George poked her head up between the seats. “Is there a reason we’re just sitting here?”

“Yes.”

“And that reason would be…?”

“The house is full of crazy people who would love an excuse to shoot us in one or more of our extremities— probably more—so we’re going to wait in the car until they tell us we’re allowed to go inside.” Said aloud, it sounded even more ridiculous than it really was. That wasn’t enough to make me move.

“Crazy people like that one?” asked George, pointing toward my window.

I turned.

The Fox was perched in one of the half-dead trees still clinging to the soil around the edges of the yard. She’d somehow managed to become almost unnoticeable, despite her tricolored hair and rainbow leg warmers. She raised one hand in a jaunty wave when she saw us looking her way. Then she jumped easily down to the cracked dirt of what used to be lawn, sauntering toward the van.

I had the driver’s-side window rolled down by the time she reached us. My hands were resting on the dashboard, clearly visible.

“Hi!” she said, peering past me to George. There was a large gun in her hands. I was reasonably sure it hadn’t been there when she jumped out of the tree, and I knew I hadn’t seen her draw it. My conviction that this woman was not just crazy, but very, very dangerous, grew. “What’s your name? You weren’t here before.”

Georgia looked at her coolly. The sunglasses helped. She was better at maintaining a neutral expression when her eyes couldn’t give her away. “Georgia Mason, journalist. You are?”

“Me?” The Fox blinked at her, then cocked her head. “I’m Foxy. I used to be called Elaine, and everything was boring, and I was sad all the time. But things are better now. I wouldn’t ask that question again, if I were you.”

George frowned. “No? Why not?”

“Oh, because if you ask it where the Cat can hear you, she’ll tell me I should shoot you in the head a couple of times to teach you not to pry. And then I’ll probably do it, because she makes the best cookies, and I don’t like remembering that I used to be someone who was sad.” The Fox said this as if it were entirely reasonable. In her scrambled little head, it probably was.

I broke in before George could say anything else. “Foxy, we’ve finished the errand we agreed to do. Can we come inside and talk about what happens next?”

“Oh, sure.” The Fox smiled, taking two short hop-steps back from the van. “Come on in. I bet the Cat’s going to be thrilled to see you!”

Behind me, I heard Becks mutter, “Only if she’s got a really good idea for ways to skin people alive.”

“You heard the lady, gang,” I said, hoping the Fox hadn’t heard that. If she had, it didn’t seem to have bothered her. She was rocking back on her heels and looking at the sky, with the gun still in her hands and pointing at the car. I was pretty sure her crazy wasn’t an act, but her clueless definitely was. “Let’s get ourselves inside.”
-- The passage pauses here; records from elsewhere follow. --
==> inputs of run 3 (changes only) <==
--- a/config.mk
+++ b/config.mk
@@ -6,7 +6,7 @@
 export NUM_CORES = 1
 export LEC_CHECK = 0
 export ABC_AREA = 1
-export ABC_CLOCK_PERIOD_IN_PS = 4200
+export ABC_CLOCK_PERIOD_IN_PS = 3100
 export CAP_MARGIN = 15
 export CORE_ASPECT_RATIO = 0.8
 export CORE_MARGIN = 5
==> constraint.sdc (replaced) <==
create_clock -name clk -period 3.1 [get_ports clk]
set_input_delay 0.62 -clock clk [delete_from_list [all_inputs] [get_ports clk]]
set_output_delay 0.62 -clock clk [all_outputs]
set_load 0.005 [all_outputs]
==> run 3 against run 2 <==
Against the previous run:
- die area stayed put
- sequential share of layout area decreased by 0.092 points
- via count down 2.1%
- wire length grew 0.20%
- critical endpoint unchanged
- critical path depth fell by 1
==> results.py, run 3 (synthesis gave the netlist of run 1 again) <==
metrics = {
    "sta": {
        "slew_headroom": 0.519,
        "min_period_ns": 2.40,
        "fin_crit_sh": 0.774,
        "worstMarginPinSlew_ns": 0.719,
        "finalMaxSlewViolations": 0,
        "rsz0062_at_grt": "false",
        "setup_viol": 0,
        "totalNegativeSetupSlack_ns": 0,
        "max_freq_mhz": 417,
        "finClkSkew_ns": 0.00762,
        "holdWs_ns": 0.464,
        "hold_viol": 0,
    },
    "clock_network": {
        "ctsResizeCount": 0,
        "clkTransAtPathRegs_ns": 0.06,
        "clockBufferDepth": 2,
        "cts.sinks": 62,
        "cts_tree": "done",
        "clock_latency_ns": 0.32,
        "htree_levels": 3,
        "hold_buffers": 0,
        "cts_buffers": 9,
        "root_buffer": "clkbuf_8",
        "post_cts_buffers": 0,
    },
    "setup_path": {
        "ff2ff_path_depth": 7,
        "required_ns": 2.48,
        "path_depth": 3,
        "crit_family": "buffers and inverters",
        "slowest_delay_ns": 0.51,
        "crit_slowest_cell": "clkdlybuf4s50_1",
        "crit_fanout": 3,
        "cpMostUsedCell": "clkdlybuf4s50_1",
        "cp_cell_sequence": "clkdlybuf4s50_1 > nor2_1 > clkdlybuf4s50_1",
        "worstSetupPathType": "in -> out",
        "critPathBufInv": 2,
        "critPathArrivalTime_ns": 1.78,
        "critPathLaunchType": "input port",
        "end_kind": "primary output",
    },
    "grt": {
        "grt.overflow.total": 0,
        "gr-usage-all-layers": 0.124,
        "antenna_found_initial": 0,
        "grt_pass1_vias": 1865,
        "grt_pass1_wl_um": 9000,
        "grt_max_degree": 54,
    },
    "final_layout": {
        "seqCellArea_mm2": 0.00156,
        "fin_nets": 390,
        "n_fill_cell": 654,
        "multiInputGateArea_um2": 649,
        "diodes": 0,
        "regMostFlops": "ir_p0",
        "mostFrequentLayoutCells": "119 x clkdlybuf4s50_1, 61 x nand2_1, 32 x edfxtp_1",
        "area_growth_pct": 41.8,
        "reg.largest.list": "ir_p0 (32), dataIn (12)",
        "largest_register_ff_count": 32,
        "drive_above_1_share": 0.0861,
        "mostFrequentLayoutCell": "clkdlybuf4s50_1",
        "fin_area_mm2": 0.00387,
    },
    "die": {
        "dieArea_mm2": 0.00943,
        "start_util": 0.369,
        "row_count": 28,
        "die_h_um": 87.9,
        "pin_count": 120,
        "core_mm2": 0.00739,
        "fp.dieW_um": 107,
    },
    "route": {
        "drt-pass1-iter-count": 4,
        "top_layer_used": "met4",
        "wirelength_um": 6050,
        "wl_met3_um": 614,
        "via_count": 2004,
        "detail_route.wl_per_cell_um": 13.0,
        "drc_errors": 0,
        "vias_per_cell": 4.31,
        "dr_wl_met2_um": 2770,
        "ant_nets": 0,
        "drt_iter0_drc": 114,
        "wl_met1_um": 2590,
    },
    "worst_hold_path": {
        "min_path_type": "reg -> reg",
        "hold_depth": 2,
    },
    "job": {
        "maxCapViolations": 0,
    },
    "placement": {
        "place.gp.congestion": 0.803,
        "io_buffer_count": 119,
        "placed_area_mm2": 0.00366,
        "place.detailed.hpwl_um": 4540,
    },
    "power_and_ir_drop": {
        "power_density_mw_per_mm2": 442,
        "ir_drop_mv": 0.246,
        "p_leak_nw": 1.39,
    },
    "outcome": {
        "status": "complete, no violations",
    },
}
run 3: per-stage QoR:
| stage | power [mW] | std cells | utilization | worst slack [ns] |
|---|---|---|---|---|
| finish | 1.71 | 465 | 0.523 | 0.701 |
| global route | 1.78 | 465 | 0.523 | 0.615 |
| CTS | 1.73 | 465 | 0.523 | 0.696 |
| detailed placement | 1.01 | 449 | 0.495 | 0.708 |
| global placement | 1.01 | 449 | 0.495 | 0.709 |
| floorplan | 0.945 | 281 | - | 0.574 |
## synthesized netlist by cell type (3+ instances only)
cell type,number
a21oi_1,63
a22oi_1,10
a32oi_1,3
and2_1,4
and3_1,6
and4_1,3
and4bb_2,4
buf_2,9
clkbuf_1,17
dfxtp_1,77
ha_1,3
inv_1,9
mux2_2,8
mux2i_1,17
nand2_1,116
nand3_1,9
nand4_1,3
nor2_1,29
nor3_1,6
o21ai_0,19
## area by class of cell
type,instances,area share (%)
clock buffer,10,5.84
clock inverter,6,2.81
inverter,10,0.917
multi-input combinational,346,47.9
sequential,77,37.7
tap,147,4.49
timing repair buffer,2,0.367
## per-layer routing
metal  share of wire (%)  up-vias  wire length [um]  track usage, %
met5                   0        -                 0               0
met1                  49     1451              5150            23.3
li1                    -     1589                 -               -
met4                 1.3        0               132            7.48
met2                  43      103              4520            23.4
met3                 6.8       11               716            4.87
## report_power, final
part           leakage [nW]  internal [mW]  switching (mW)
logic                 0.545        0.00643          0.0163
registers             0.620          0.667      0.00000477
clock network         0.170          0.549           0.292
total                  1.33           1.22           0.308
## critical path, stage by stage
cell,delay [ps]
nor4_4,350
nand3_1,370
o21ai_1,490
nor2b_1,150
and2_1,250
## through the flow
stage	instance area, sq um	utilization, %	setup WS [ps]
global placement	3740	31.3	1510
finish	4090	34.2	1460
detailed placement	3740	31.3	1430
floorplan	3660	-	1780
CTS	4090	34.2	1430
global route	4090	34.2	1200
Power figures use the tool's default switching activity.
==> config.mk <==
export PLATFORM = sky130hd
export DESIGN_NAME = param_up_down_counter
export DESIGN_NICKNAME = d
export VERILOG_FILES = /design/src/rtl/counter_pkg.sv /design/src/rtl/param_up_down_counter_step.sv /design/src/rtl/param_up_down_counter.sv
export SDC_FILE = /design/constraint.sdc
export NUM_CORES = 1
export LEC_CHECK = 0
export CAP_MARGIN = 20
export CORE_ASPECT_RATIO = 0.75
export CORE_MARGIN = 10
export CORE_UTILIZATION = 40
export CTS_CLUSTER_SIZE = 28
export DETAILED_ROUTE_END_ITERATION = 7
export PLACE_DENSITY_LB_ADDON = 0.12
export SYNTH_ARGS = -nofsm -noshare
export SYNTH_HDL_FRONTEND = slang
export SYNTH_SLANG_ARGS = --single-unit
==> constraint.sdc <==
create_clock -name clk -period 3 [get_ports clk]
set_input_delay 0.9 -clock clk [delete_from_list [all_inputs] [get_ports clk]]
set_output_delay 0.9 -clock clk [all_outputs]
set_load 0.03 [all_outputs]
==> src/rtl/counter_pkg.sv <==
// Shared constants and helpers for the parametrised up/down counter family.
// Latency: n/a (package only).
// Backpressure: n/a (package only).
package counter_pkg;

    // Behaviour at the range ends
    localparam int CNT_WRAP = 0;
    localparam int CNT_SAT  = 1;

    // Default highest count for a given width: 2**width - 1, computed wide
    // so that width = 32 does not overflow.
    function automatic longint default_max(input int width);
        return (longint'(1) << width) - 64'sd1;
    endfunction

    // Limit a value to the top of the counting range
    function automatic logic [31:0] clamp_max(input logic [31:0] val,
                                              input logic [31:0] max_val);
        return (val > max_val) ? max_val : val;
    endfunction

endpackage

==> src/rtl/param_up_down_counter_step.sv <==
// Next-count computation for one enabled step, plus wrap / saturation events.
// Latency: purely combinational.
// Backpressure: none; result is valid whenever inputs are.
module counter_step
    import counter_pkg::*;
#(
    parameter int              WIDTH    = 8,
    parameter logic [WIDTH-1:0] MAX_VAL = '1,
    parameter int              SATURATE = CNT_WRAP
) (
    input  logic [WIDTH-1:0] cur_val,
    input  logic             up_down,
    input  logic             en,
    output logic [WIDTH-1:0] next_val,
    output logic             wrap_evt,
    output logic             sat_evt
);

    // Explicit range-end compares so non-power-of-two ranges wrap correctly
    always_comb begin
        next_val = cur_val;
        wrap_evt = 1'b0;
        sat_evt  = 1'b0;
        if (en) begin
            if (up_down) begin
                if (cur_val < MAX_VAL) begin
                    next_val = cur_val + WIDTH'(1);
                end else if (SATURATE == CNT_SAT) begin
                    sat_evt = 1'b1;
                end else begin
                    next_val = '0;
                    wrap_evt = 1'b1;
                end
            end else begin
                if (cur_val != '0) begin
                    next_val = cur_val - WIDTH'(1);
                end else if (SATURATE == CNT_SAT) begin
                    sat_evt = 1'b1;
                end else begin
                    next_val = MAX_VAL;
                    wrap_evt = 1'b1;
                end
            end
        end
    end

endmodule

==> src/rtl/param_up_down_counter.sv <==
// Up/down counter with configurable width/modulus, wrap or saturate, clear and load.
// Latency: counter, wrap and sat_hit update one clk edge after inputs are sampled.
// Backpressure: none; every edge acts on the sampled controls (clear > load > en).
module param_up_down_counter
    import counter_pkg::*;
#(
    parameter int     WIDTH    = 8,
    parameter longint MAX_VAL  = default_max(WIDTH),
    parameter int     SATURATE = CNT_WRAP
) (
    input  logic             clk,
    input  logic             reset,
    input  logic             clear,
    input  logic             load,
    input  logic [WIDTH-1:0] load_val,
    input  logic             en,
    input  logic             up_down,
    output logic [WIDTH-1:0] counter,
    output logic             at_max,
    output logic             at_min,
    output logic             wrap,
    output logic             sat_hit
);

    // Reject configurations the counter cannot represent
    if (WIDTH < 2 || WIDTH > 32) begin : g_bad_width
        $fatal(1, "param_up_down_counter: WIDTH must be 2..32");
    end
    if (MAX_VAL < 1 || MAX_VAL > default_max(WIDTH)) begin : g_bad_max
        $fatal(1, "param_up_down_counter: MAX_VAL must be 1..2**WIDTH-1");
    end
    if (SATURATE != CNT_WRAP && SATURATE != CNT_SAT) begin : g_bad_mode
        $fatal(1, "param_up_down_counter: SATURATE must be 0 or 1");
    end

    localparam logic [WIDTH-1:0] MAX_W = WIDTH'(MAX_VAL);

    logic [WIDTH-1:0] counter_q, counter_d;
    logic             wrap_q, wrap_d;
    logic             sat_hit_q, sat_hit_d;

    logic [WIDTH-1:0] step_val;
    logic             step_wrap;
    logic             step_sat;
    logic [WIDTH-1:0] load_clamped;

    counter_step #(
        .WIDTH    (WIDTH),
        .MAX_VAL  (MAX_W),
        .SATURATE (SATURATE)
    ) u_step (
        .cur_val  (counter_q),
        .up_down  (up_down),
        .en       (en),
        .next_val (step_val),
        .wrap_evt (step_wrap),
        .sat_evt  (step_sat)
    );

    // Loaded values above the range are pulled down to the top count
    always_comb begin
        load_clamped = WIDTH'(clamp_max(32'(load_val), 32'(MAX_W)));
    end

    // Priority mux: clear beats load beats counting; only counting raises events
    always_comb begin
        counter_d = counter_q;
        wrap_d    = 1'b0;
        sat_hit_d = 1'b0;
        if (clear) begin
            counter_d = '0;
        end else if (load) begin
            counter_d = load_clamped;
        end else begin
            counter_d = step_val;
            wrap_d    = step_wrap;
            sat_hit_d = step_sat;
        end
    end

    // State and event pulse registers
    always_ff @(posedge clk or posedge reset) begin
        if (reset) begin
            counter_q <= '0;
            wrap_q    <= 1'b0;
            sat_hit_q <= 1'b0;
        end else begin
            counter_q <= counter_d;
            wrap_q    <= wrap_d;
            sat_hit_q <= sat_hit_d;
        end
    end

    assign counter = counter_q;
    assign wrap    = wrap_q;
    assign sat_hit = sat_hit_q;
    assign at_max  = (counter_q == MAX_W);
    assign at_min  = (counter_q == '0);

endmodule

Word-level counts from Yosys, hierarchy flattened

Index checks and enable logic that the tools add are counted.

Reduce and logical (&&, ||, !) cells: 3
Eq/ne operators: 1
Add/sub/neg operators: 2
Multiply operators: 0
Divide/modulo/power cells: 0
Bitwise operators: 0
$lt $le $gt $ge: 1
Multiplexer cells: 12
Shift operators: 0

Operator list:

| kind                                                               | number |
|---|---|
| 8-bit two-way mux                                                  | 6 |
| 8-bit by 1-bit adder with 8-bit output, second input constant      | 1 |
| 8-bit equality test, second input constant                         | 1 |
| 8-bit zero test                                                    | 1 |
| 8-bit less-than comparator, second input constant                  | 1 |
| 8-bit nonzero test                                                 | 1 |
| 8-bit by 1-bit subtractor with 8-bit output, second input constant | 1 |
| 1-bit two-way mux                                                  | 6 |
| 3-bit nonzero test                                                 | 1 |

Output and inout bits: 12
Word-level logic and storage cells: 21
Memories kept: 0
Bits in writable memories: 0
Register bits: 9
Input port bits: 14
Latch bits: 0
Bits in read-only memories: 0

Longest topological paths before layout

Depth in word-level cells: 6
Depth in mapped cells: 7
Depth with buffers taken out: 6

Cells and area by module

From an unflattened synthesis, not the netlist that was laid out.

Cell total of the unflattened synthesis: 115
Area total of the unflattened synthesis: 915.9 µm²

By module, submodules not included:

| module                | times used | area each (µm²) | cells each |
|---|---|---|---|
| counter_step          | 1          | 493.0           | 78 |
| param_up_down_counter | 1          | 422.9           | 37 |

Least setup slack after synthesis

Ideal clock, no wire load.

Kind: register to output
Start: register counter_q[0], in the netlist counter[0]
End: output port at_max
Path buffers: 0
Data required time: 2100 ps
Path slack: 707 ps
Arrival time: 1393 ps
Stages on the path, launching flop included: 4
Cells stage by stage: dfrtp_1 > ha_1 > and2_2 > and3_1

Word-level cells in the longest chain between the ends: 1

Ends and longest elaborated chain:

| item                   | line                        | text |
|---|---|---|
| from (decl)            | param_up_down_counter.sv:38 | `logic [WIDTH-1:0] counter_q, counter_d;` |
| from (signal assigned) | param_up_down_counter.sv:88 | `counter_q <= counter_d;` |
| 8-bit equality test    | param_up_down_counter.sv:97 | `assign at_max = (counter_q == MAX_W);` |
| to (decl)              | param_up_down_counter.sv:19 | `output logic at_max,` |

No other way between the ends.

Worst setup path in the final report

Same ends and word-level chain as after synthesis.

==> summary.md <==
| Metric | Value |
|---|---|
| Status | `complete, no violations` |
| Reg area | `225 um^2` |
| Vias in the first global route | `1012` |
| Hold path cells | `2` |
| PwrDens | `349 mW/mm^2` |
| Worst-Margin Slew | `525 ps` |
| CP peak stage delay | `530 ps` |
| Placed Cells | `176` |
| Sw frac | `0.401` |
| Clock Path Buffers | `2` |
| Worst IR Drop VDD | `0.144 mV` |
| Gate power share | `0.433` |
| Reg2Reg Depth | `6` |
| Detailed Route Iter0 Violations | `59` |
| ANT cells | `0` |
| Layout cell share with drive strength beyond 1 | `0.151` |
| Pre-antenna DRT Iters | `4` |
| Area leader, netlist | `dfrtp_1` |
| Area of the multi-input gates | `642 um^2` |
| Total CTS buffers | `3` |
| Area Overhead vs Synth | `31.9%` |
| Clk_skew | `1.59 ps` |
| Psw | `0.177 mW` |
| Flop pwr share | `0.333` |
| FF-to-FF End | `counter[4]$_DFFE_PP0P_` |
| Cell Chain, Critical Path | `ha_1 -> and2_2 -> and3_1 -> dlygate4sd2_1` |
| Slowest stage cell, crit path | `dfrtp_1` |
| Part of the cycle the worst path needs | `0.913` |
| Synth top area cells | `dfrtp_1 (23%), a21oi_1 (5.2%), nor2_1 (4.7%)` |
| Primary FF master, synth | `dfrtp_1` |
| Hold WC Path Type | `register to register` |
| Post-synth top area share | `0.234` |
| Min cycle time layout | `2740 ps` |
| CP Class | `register to output port` |
| Beginning of the worst hold path | `counter[7]$_DFFE_PP0P_` |
| H-tree levels | `1` |
| Final Cell Area | `0.00127 mm^2` |
| Initial antenna violation count | `0` |
| Register bit count reported by yosys | `9` |
| Root Driver | `clkbuf_4` |
| Most common cell in the netlist | `nor2_1` |
| Total Routing Usage GR | `0.124` |
| Ys async rst share | `1.00` |
| Avg WL per Cell | `16.6 um` |
| Ys Warns | `0` |
| Max_cap viols | `0` |
| Syn_nets | `139` |
| # IOs | `26` |
| CTS tree | `yes` |
| Unrepaired setup endpoints after global routing | `false` |
| Clk pin slew, worst setup/hold paths | `70 ps` |
| FILL cells | `232` |
| Post-CTS setup buffer count | `0` |
| Sequential-to-total area share from yosys stat | `0.234` |
| Unique masters post-synth | `48` |
| Num rows | `15` |
| Antenna-violating nets left | `0` |
| Core area | `0.00229 mm^2` |
| Hold Fails Final Rpt | `0` |
| Internal cell power | `0.265 mW` |
| Die X | `76.6 um` |
| Initial Util | `0.420` |
| Vias | `1021` |
| Die area | `0.00479 mm^2` |
| Top cells by count, synth | `nor2_1 (12), a21oi_1 (10), inv_1 (10)` |
| Worst EP required | `2100 ps` |
| Syn Inst Count | `122` |
| Crit path DAT | `1840 ps` |
| Vias/cell | `5.67` |
| Reg2reg setup slack | `1160 ps` |
| Largest net degree at the start of global routing | `15` |
| Slew Limit Fails | `0` |
| Post-Layout Cell Count | `180` |
| Endpoints failing setup | `0` |
| Crit-path max FO | `10` |
| Mapped Area | `962 um^2` |
| Max-slew headroom | `0.649` |
| Maximum clock rate | `365 MHz` |
| Placed cell areas | `0.00124 mm^2` |
| EDFF count, synth | `0` |
| GRT overflow | `0` |
| WHS Endpoint | `counter[7]$_DFFE_PP0P_` |
| Mapped Avg Cell Area | `7.89 um^2` |
| Final wirelength | `2.99 mm` |
| Port bufs | `24` |
| Clk network pwr share | `0.233` |
| Nets | `164` |
| DR DRC count | `0` |
| Worst r2r src | `counter[0]$_DFFE_PP0P_` |
| First-pass GRT wire length | `4.93 mm` |
| Die Height | `62.5 um` |
| GPL Wtd Cong | `0.880` |
| Clk sink count | `9` |
| Setup TNS | `0 ps` |
| Post-DP HPWL | `2.33 mm` |
| Setup crit end kind | `output port` |
| Worst skew pair latency | `270 ps` |
| Hold buffer count at cts | `0` |
| Crit path launch type | `register` |
| Leak | `0.547 nW` |
## critical path, delay by kind of cell (launching register included)
| family | cells | cell delay, ps |
|---|---|---|
| DFF | 1 | 530 |
| and+or+nand+nor | 2 | 360 |
| adders and majority gates | 1 | 280 |
| buffers and inverters | 1 | 400 |
## area by class of cell
class                           count  area share
Multi-Input combinational cell     92       0.506
Timing Repair Buffer               31       0.232
Sequential cell                     9       0.178
Tap cell                           34      0.0335
Inverter                           10      0.0296
Clock buffer                        3      0.0178
Clock inverter                      1     0.00394
## power groups by stage
stage	combinational [mW]	sequential, mW	clock (mW)
2_1_floorplan	0.112	0.161	0
3_3_place_gp	0.188	0.149	0
3_5_place_dp	0.191	0.149	0
4_1_cts	0.192	0.147	0.106
5_1_grt	0.209	0.149	0.110
6_report	0.192	0.147	0.103
## logic make-up (layout without fill, tap and decap cells)
| kind of cell | after synthesis | count (layout) | share of synthesized area |
|---|---|---|---|
| simple gates | 45 | 45 | 0.282 |
| compound gates | 36 | 36 | 0.277 |
| buf+inv | 21 | 45 | 0.0988 |
| flops | 9 | 9 | 0.234 |
| xor+xnor | 6 | 6 | 0.0546 |
| fa+ha+maj | 3 | 3 | 0.0390 |
| other cells | 1 | 1 | 0.00390 |
| mux | 1 | 1 | 0.0104 |
## what timing repair did
item / in CTS / in global routing
endpoints found under the setup margin: 1 / 1
gates resized for setup: 1 / 1
hold endpoints to repair: 0 / 0
## worst max-delay path by stage
stage,from,endpoint,slack [ps],cells after the start
2_1_floorplan,counter[0]$_DFFE_PP0P_,at_max,710,3
4_1_cts,counter[0]$_DFFE_PP0P_,at_min,20,5
3_3_place_gp,counter[0]$_DFFE_PP0P_,at_max,340,4
3_5_place_dp,counter[0]$_DFFE_PP0P_,at_max,280,4
6_report,counter[0]$_DFFE_PP0P_,at_max,260,4
5_1_grt,counter[0]$_DFFE_PP0P_,at_max,170,4
## state kept, by name (all words and copies together) (netlist names)
register / cells
counter: 8
wrap: 1
## per-stage QoR
| stage | hold slack (ps) | power, mW | worst slack [ps] | utilization |
|---|---|---|---|---|
| 6_report | 761 | 0.442 | 260 | 0.554 |
| 5_1_grt | 826 | 0.468 | 172 | 0.554 |
| 4_1_cts | 761 | 0.445 | 15.7 | 0.553 |
| 3_5_place_dp | 749 | 0.341 | 283 | 0.542 |
| 3_3_place_gp | 747 | 0.337 | 345 | 0.542 |
| 2_1_floorplan | 728 | 0.272 | 707 | - |
## placed cells by master (no fill, tap or decap), types with 3 or more instances in the layout
master and count:
a31oi_1 3, nand4_1 3, nor2_1 12, nand2_1 4, or3_1 3, a21oi_1 10
nand2b_1 3, buf_4 7, xnor2_1 3, xor2_1 3, clkdlybuf4s50_1 22, inv_1 10
clkbuf_4 3, o21ai_0 5, ha_1 3, dfrtp_1 9, nand3_1 5
## layer usage
metal  global-route usage  vias up  wire length [um]
met3               0.0359        8               197
met1                0.150      487              1350
met4               0.0625        0                80
li1                     -      492                 -
met2                0.195       34              1370
met5                    0        -                 0
Power figures use the tool's default switching activity.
“Don’t forget to leave your weapons, or I get to shoot you all,” said Foxy blithely. “I’ll start with the shouty girl. She probably needs shooting more than all the rest of you combined.”

“I do believe she likes you, Rebecca,” said Mahir.

“Shut up,” snarled Becks, and began disarming.

The Fox turned and wandered toward the house, apparently dismissing us. George, meanwhile, grabbed my shoulder and demanded, “Are we actually going to get out of this van without any weapons?”

“That would be the plan.” I removed both guns from the waist of my jeans, putting them on the dashboard. George gasped a little. I paused, really looking at the guns for the first time in a long time. “Oh. I guess this one’s yours, isn’t it?”

“She can get it back after we finish dealing with the happy neighborhood psychopath brigade, okay?” said Becks, dropping three clips of ammo onto the floor. “Right now, I want to get in, get what we came for, and get the hell out of here. Seattle is not a good place for us to be anymore.”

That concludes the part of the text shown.